Return all the lines below in which the string "switching" appears.

--------------------------------

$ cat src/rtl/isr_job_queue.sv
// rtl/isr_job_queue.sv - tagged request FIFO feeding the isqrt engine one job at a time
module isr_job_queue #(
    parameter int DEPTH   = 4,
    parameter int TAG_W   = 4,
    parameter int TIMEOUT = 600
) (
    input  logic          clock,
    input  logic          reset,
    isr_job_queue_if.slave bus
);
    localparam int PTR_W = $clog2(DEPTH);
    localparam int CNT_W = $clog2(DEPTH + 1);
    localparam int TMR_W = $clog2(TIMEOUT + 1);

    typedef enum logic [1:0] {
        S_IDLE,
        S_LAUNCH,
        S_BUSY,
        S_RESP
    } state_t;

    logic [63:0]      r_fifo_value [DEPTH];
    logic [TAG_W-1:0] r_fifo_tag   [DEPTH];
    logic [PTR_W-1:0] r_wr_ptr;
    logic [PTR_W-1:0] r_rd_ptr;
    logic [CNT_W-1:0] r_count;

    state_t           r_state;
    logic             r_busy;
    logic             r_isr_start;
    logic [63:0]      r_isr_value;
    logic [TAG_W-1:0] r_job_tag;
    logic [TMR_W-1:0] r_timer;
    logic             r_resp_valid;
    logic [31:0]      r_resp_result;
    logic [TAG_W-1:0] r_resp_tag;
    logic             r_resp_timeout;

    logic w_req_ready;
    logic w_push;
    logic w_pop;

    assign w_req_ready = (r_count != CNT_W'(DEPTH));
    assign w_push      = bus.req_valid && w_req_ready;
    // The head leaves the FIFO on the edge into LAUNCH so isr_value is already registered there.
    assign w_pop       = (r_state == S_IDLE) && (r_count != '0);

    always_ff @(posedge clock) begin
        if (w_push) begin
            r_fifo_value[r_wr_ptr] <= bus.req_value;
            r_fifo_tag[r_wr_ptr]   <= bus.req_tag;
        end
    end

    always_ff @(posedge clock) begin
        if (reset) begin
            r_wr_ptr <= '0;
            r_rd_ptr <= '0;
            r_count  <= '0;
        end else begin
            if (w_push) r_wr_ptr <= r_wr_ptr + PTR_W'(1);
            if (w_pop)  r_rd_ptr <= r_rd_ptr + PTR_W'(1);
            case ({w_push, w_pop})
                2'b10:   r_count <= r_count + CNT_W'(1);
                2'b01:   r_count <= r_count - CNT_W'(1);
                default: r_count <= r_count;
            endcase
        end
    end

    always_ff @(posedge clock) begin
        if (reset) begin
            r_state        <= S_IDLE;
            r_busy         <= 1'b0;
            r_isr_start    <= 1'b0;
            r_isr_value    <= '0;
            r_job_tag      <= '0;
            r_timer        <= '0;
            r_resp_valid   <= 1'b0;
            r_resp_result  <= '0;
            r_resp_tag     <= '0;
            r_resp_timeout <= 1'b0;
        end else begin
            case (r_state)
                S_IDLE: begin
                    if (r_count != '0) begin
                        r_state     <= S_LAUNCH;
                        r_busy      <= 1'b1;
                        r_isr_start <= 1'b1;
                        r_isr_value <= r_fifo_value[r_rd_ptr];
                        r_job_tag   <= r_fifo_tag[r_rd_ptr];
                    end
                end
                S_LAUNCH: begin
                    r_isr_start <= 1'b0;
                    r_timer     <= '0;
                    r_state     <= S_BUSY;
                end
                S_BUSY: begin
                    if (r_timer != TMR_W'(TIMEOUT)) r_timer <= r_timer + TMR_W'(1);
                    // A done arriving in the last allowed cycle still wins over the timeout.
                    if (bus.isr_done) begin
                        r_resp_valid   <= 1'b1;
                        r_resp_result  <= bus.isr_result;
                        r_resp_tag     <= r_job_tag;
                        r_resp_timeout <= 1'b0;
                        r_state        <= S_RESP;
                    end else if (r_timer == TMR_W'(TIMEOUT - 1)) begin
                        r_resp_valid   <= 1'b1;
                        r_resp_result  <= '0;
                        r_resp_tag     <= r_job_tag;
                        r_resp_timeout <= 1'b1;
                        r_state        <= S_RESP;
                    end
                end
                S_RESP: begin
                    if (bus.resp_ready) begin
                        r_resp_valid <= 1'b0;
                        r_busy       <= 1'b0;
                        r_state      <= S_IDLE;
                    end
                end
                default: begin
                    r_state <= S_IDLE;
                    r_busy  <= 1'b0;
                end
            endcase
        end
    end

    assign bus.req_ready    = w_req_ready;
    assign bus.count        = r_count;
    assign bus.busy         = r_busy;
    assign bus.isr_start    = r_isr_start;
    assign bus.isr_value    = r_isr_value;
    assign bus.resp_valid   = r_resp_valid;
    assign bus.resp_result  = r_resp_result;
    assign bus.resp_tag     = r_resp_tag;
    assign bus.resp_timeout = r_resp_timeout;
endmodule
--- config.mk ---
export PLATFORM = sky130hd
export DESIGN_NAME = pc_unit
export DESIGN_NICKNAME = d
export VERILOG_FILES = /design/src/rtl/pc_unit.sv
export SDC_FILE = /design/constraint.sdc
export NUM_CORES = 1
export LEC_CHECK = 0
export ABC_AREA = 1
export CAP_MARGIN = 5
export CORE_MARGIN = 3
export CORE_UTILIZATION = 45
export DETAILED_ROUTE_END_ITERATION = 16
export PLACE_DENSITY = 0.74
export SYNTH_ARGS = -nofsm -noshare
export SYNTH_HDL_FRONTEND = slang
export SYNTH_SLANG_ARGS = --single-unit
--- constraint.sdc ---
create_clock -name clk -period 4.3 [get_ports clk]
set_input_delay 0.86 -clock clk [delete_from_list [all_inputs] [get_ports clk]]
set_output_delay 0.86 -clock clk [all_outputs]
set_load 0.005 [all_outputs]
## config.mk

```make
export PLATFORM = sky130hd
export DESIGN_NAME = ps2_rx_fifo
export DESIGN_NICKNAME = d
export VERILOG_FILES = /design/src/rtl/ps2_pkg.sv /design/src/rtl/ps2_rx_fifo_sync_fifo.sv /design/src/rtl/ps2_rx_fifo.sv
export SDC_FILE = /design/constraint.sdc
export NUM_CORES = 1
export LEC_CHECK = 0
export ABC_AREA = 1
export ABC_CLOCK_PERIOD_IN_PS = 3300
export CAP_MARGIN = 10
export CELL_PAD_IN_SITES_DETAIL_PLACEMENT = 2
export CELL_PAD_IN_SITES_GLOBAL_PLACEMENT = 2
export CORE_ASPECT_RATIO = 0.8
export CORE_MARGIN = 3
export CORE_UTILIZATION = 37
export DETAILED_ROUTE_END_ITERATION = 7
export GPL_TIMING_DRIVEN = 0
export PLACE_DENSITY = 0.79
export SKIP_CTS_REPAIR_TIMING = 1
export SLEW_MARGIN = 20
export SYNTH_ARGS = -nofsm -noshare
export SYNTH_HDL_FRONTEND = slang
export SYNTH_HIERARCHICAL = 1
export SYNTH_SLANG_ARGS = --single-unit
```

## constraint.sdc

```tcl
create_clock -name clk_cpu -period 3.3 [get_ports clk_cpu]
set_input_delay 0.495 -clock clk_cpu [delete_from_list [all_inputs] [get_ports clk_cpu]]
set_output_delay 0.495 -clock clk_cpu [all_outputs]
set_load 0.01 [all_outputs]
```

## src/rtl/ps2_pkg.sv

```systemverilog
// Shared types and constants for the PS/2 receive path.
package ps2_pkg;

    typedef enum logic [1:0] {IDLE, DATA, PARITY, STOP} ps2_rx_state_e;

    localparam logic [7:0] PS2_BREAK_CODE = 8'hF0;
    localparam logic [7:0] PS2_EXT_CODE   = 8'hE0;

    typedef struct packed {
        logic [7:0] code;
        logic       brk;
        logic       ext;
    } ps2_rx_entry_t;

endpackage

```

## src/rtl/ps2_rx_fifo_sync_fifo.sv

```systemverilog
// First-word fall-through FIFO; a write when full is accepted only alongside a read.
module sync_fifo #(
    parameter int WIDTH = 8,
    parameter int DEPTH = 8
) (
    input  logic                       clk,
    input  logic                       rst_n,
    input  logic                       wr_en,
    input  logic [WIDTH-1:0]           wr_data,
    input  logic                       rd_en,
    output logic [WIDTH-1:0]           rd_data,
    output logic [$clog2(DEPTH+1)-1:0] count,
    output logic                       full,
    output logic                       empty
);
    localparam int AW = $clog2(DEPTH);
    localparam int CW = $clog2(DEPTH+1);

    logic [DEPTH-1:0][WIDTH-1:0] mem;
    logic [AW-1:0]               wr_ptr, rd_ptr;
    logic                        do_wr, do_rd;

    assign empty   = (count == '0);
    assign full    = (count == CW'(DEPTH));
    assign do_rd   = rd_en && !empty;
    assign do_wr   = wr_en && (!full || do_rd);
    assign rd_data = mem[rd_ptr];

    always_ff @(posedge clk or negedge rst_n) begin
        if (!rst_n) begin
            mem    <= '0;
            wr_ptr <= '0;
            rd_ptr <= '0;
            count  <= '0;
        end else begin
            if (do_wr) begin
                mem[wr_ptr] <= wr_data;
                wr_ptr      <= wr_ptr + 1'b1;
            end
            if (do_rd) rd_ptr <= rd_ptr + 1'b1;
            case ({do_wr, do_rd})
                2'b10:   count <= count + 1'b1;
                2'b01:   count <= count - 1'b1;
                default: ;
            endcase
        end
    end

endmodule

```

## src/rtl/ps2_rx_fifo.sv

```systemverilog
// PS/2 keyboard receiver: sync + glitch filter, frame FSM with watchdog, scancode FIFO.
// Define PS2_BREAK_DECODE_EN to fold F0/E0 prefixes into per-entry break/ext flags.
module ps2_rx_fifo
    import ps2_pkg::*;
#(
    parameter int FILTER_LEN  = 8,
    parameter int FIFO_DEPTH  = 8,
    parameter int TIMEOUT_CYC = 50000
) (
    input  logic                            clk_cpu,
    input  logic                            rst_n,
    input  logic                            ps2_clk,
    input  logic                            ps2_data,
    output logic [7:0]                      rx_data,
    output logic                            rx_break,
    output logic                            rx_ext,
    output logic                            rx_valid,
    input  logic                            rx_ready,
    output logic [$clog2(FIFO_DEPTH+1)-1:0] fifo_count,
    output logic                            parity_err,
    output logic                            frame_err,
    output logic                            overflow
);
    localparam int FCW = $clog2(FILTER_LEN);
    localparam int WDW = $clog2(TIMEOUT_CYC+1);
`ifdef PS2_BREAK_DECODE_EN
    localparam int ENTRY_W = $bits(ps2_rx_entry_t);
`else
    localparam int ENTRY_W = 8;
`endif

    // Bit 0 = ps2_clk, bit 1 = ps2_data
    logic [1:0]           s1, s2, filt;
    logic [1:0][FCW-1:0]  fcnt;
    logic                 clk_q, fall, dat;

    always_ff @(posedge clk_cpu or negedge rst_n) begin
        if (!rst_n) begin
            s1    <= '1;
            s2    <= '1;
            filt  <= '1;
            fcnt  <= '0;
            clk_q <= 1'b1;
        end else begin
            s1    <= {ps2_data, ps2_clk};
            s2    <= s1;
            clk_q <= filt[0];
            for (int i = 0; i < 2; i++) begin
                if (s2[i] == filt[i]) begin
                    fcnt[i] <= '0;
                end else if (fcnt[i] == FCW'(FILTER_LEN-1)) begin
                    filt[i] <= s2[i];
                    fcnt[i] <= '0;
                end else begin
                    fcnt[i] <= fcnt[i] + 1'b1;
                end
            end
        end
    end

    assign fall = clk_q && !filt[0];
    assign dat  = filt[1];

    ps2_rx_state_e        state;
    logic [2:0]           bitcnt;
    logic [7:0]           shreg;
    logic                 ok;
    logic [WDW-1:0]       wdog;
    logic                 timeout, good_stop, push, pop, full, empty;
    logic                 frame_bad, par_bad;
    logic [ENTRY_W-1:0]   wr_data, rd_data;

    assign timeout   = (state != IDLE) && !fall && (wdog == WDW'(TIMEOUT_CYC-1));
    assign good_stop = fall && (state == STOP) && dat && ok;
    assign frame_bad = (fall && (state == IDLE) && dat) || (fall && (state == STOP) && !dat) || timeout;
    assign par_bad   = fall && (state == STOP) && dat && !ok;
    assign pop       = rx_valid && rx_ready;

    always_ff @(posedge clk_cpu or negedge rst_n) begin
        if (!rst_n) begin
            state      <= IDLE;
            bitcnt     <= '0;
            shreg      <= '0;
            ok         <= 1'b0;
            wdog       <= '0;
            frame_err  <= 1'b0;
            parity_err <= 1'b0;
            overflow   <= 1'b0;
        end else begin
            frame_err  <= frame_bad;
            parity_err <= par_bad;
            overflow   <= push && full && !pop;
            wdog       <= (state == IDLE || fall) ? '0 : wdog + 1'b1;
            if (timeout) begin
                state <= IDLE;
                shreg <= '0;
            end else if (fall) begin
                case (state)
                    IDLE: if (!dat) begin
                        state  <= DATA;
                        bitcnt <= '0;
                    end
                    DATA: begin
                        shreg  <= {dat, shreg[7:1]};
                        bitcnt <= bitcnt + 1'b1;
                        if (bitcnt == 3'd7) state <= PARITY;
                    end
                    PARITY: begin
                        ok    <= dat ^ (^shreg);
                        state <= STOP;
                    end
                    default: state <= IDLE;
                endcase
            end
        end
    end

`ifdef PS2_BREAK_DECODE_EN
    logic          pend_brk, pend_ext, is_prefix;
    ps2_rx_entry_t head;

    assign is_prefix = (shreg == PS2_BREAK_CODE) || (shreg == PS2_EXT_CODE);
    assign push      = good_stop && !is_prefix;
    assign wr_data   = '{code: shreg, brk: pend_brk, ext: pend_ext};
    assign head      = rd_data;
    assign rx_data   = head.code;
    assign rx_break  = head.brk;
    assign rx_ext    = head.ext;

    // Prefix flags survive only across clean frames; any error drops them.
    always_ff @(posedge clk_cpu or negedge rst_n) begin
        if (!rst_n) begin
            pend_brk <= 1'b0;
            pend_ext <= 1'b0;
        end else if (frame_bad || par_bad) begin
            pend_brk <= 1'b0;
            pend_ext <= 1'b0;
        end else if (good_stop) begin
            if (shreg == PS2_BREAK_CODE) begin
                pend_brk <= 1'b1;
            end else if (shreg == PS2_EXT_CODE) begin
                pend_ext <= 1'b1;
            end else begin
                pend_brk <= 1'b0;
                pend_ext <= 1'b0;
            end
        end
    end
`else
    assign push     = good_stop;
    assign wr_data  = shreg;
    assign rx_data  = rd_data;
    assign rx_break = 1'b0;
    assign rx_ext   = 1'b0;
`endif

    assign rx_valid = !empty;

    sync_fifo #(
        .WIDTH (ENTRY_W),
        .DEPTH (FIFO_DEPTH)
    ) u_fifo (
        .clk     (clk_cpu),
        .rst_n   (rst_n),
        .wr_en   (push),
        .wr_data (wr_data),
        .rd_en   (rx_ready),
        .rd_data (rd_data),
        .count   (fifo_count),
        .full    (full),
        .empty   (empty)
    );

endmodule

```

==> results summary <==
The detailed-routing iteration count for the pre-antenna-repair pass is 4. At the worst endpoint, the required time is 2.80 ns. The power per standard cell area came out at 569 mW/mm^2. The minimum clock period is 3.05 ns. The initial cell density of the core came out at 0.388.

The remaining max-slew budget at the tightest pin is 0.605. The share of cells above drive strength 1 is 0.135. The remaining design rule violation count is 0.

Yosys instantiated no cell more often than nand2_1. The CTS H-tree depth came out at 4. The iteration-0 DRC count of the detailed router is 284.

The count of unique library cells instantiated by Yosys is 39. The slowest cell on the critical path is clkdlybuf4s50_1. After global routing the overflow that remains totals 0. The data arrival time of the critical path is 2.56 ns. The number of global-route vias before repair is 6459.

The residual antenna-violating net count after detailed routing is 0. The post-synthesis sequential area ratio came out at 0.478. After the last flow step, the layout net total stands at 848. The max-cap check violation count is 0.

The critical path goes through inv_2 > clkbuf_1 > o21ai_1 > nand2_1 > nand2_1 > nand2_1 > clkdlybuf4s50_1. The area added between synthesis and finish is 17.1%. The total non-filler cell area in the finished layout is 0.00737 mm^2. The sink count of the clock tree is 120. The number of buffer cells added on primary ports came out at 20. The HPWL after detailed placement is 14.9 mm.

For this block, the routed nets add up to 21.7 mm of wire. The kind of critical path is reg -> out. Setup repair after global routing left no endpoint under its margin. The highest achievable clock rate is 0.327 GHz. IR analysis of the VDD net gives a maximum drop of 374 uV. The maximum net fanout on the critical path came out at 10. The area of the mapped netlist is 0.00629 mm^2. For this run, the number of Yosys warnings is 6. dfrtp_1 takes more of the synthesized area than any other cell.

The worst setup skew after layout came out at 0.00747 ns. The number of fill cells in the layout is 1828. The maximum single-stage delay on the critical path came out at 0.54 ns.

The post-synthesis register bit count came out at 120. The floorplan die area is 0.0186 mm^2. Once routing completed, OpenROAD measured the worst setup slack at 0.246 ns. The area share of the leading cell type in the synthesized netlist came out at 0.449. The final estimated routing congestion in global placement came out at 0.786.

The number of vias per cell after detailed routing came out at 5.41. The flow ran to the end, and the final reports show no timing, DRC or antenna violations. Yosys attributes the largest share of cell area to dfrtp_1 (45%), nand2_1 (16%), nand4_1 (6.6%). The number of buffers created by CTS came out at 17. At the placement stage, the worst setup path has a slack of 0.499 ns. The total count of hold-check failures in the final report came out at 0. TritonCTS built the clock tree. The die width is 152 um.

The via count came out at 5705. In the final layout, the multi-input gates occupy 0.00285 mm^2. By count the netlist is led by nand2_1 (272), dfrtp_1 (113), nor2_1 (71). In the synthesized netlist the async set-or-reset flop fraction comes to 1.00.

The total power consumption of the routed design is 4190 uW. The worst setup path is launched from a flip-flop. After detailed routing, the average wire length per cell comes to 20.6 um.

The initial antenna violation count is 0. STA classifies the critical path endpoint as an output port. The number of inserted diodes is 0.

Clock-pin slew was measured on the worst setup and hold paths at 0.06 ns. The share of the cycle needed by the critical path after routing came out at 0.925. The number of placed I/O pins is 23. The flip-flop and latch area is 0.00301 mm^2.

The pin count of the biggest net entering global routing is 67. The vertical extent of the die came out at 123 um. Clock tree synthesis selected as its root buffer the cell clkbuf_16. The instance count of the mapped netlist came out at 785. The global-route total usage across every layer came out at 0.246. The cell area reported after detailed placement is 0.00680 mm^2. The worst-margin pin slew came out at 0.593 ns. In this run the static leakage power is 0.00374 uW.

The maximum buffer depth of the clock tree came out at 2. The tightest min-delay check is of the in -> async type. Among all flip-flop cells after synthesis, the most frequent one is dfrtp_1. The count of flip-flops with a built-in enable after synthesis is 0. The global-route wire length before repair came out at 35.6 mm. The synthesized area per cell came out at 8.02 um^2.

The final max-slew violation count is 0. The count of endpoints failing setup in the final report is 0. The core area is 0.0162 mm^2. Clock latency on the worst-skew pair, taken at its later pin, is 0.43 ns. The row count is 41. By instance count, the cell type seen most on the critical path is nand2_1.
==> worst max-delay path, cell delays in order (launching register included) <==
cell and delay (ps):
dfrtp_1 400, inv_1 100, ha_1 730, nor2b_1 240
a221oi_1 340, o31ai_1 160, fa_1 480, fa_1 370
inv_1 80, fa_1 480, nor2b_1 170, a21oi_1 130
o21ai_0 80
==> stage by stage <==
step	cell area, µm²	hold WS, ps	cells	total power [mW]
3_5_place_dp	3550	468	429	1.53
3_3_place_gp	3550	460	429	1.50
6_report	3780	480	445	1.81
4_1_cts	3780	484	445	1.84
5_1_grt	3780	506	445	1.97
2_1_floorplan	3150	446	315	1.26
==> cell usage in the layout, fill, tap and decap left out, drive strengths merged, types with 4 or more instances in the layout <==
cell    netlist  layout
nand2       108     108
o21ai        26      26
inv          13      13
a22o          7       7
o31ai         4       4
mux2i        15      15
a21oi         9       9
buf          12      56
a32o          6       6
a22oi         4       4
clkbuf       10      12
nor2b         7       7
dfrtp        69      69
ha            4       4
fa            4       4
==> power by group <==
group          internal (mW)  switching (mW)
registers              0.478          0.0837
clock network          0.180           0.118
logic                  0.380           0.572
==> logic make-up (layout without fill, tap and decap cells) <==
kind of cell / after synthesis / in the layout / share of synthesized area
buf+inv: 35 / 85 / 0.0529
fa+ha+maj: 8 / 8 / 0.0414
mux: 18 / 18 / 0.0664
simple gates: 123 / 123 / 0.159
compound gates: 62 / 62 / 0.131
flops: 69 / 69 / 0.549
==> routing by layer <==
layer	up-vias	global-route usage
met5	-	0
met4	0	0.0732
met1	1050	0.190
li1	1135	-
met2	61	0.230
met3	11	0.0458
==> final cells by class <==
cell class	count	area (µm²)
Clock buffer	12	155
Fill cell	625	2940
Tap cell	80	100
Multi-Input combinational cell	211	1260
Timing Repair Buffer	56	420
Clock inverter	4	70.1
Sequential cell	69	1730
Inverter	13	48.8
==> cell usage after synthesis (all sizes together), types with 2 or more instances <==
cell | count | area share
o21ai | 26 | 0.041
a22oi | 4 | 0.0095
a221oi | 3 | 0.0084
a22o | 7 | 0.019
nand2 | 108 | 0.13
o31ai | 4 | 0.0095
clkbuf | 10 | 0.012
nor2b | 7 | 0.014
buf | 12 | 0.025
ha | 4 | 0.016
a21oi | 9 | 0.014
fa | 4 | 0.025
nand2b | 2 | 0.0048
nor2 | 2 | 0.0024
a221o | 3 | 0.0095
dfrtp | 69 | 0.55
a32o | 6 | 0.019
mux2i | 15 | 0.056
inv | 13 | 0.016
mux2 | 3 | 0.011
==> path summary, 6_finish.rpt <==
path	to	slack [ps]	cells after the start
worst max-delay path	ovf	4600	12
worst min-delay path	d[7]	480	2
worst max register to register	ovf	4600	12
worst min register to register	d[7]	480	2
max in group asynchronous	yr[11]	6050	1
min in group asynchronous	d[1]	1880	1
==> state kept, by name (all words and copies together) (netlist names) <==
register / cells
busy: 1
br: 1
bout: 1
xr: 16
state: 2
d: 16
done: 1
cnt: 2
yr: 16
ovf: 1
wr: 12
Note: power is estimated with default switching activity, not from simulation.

--------------------------------

* [Response to this exercise]:
group          internal (mW)  switching (mW)
Note: power is estimated with default switching activity, not from simulation.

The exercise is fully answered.